Directions
Take the lines below between the one holding "run 3: metrics" and the one holding "18.8 | 4420 |", inclusive, and copy them exactly. Add nothing.

Records provided
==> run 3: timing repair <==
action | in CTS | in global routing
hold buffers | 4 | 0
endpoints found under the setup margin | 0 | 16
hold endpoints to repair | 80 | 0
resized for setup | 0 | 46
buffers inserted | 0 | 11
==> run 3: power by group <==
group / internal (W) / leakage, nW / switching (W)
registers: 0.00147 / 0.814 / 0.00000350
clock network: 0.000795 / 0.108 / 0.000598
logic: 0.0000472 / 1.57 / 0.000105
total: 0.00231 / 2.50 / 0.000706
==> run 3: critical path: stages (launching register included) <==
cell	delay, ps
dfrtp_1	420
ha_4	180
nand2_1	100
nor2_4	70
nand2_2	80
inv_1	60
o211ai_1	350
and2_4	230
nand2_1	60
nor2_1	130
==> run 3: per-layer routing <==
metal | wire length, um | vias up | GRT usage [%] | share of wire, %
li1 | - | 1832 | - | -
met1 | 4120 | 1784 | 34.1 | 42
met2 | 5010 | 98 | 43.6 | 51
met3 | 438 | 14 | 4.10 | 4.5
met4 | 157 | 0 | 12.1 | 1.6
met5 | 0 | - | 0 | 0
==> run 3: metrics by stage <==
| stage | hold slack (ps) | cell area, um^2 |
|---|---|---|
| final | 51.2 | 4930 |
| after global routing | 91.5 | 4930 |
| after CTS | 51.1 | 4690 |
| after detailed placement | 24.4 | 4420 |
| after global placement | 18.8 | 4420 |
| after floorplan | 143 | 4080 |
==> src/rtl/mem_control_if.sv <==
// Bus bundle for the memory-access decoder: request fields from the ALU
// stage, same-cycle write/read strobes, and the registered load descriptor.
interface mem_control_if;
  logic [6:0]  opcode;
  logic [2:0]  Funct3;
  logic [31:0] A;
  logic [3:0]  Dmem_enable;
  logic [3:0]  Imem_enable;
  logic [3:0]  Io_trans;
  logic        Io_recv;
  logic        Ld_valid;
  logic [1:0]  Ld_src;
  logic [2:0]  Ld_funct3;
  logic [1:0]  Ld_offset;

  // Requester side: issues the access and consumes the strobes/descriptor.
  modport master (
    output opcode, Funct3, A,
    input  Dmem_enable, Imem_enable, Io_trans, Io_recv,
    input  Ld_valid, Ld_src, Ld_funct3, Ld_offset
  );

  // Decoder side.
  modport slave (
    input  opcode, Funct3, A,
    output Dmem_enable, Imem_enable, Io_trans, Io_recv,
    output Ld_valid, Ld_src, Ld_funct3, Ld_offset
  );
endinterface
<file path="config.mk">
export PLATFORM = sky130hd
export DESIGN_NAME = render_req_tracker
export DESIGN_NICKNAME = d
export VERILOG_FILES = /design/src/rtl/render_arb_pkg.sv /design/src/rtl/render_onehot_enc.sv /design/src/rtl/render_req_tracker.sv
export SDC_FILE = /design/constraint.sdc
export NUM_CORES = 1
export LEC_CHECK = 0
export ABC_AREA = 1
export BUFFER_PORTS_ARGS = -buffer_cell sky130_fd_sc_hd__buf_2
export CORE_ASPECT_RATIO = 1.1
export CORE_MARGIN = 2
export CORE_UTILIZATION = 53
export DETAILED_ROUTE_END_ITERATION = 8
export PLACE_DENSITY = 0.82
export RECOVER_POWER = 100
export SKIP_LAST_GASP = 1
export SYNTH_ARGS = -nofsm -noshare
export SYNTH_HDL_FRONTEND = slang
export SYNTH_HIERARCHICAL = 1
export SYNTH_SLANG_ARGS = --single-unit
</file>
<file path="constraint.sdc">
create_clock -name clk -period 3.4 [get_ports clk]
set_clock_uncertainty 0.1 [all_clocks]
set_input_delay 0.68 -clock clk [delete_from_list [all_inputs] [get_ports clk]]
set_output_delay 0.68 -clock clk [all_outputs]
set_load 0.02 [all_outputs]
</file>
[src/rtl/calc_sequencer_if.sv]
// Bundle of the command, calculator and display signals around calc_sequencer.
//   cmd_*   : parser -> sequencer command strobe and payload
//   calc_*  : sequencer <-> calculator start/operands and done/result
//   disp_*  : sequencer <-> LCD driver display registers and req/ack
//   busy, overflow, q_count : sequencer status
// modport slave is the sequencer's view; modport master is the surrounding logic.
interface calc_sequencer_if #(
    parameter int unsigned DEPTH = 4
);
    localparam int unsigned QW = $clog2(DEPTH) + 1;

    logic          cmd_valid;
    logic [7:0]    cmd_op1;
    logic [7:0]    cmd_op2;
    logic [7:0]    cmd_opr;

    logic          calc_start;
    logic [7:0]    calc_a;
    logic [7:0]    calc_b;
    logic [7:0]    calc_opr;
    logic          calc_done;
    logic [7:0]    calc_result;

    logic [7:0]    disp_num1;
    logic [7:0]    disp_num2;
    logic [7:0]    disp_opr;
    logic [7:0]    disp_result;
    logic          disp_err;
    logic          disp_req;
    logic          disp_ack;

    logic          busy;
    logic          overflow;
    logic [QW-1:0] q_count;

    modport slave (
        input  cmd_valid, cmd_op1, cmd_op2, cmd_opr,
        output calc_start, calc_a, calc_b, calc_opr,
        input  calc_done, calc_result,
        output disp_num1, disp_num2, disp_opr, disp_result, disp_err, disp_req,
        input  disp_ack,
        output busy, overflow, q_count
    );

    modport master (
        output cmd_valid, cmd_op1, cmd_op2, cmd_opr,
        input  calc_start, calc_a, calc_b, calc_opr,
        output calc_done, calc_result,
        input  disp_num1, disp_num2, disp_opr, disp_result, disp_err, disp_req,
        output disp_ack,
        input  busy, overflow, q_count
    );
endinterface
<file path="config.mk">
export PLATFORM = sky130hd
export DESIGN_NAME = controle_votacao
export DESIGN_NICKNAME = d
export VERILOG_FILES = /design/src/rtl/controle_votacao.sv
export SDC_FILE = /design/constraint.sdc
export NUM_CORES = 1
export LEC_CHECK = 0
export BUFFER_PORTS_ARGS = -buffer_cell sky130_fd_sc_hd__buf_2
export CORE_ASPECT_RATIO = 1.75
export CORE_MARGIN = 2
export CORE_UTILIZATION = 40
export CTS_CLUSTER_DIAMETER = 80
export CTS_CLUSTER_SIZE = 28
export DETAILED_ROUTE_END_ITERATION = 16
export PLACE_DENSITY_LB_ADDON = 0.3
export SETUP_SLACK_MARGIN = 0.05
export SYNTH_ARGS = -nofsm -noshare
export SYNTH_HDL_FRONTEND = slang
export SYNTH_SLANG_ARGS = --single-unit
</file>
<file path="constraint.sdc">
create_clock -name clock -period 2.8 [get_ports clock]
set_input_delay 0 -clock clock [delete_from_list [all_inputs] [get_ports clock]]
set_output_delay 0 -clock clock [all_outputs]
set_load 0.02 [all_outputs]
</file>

Result for this task
==> run 3: metrics by stage <==
| stage | hold slack (ps) | cell area, um^2 |
|---|---|---|
| final | 51.2 | 4930 |
| after global routing | 91.5 | 4930 |
| after CTS | 51.1 | 4690 |
| after detailed placement | 24.4 | 4420 |
| after global placement | 18.8 | 4420 |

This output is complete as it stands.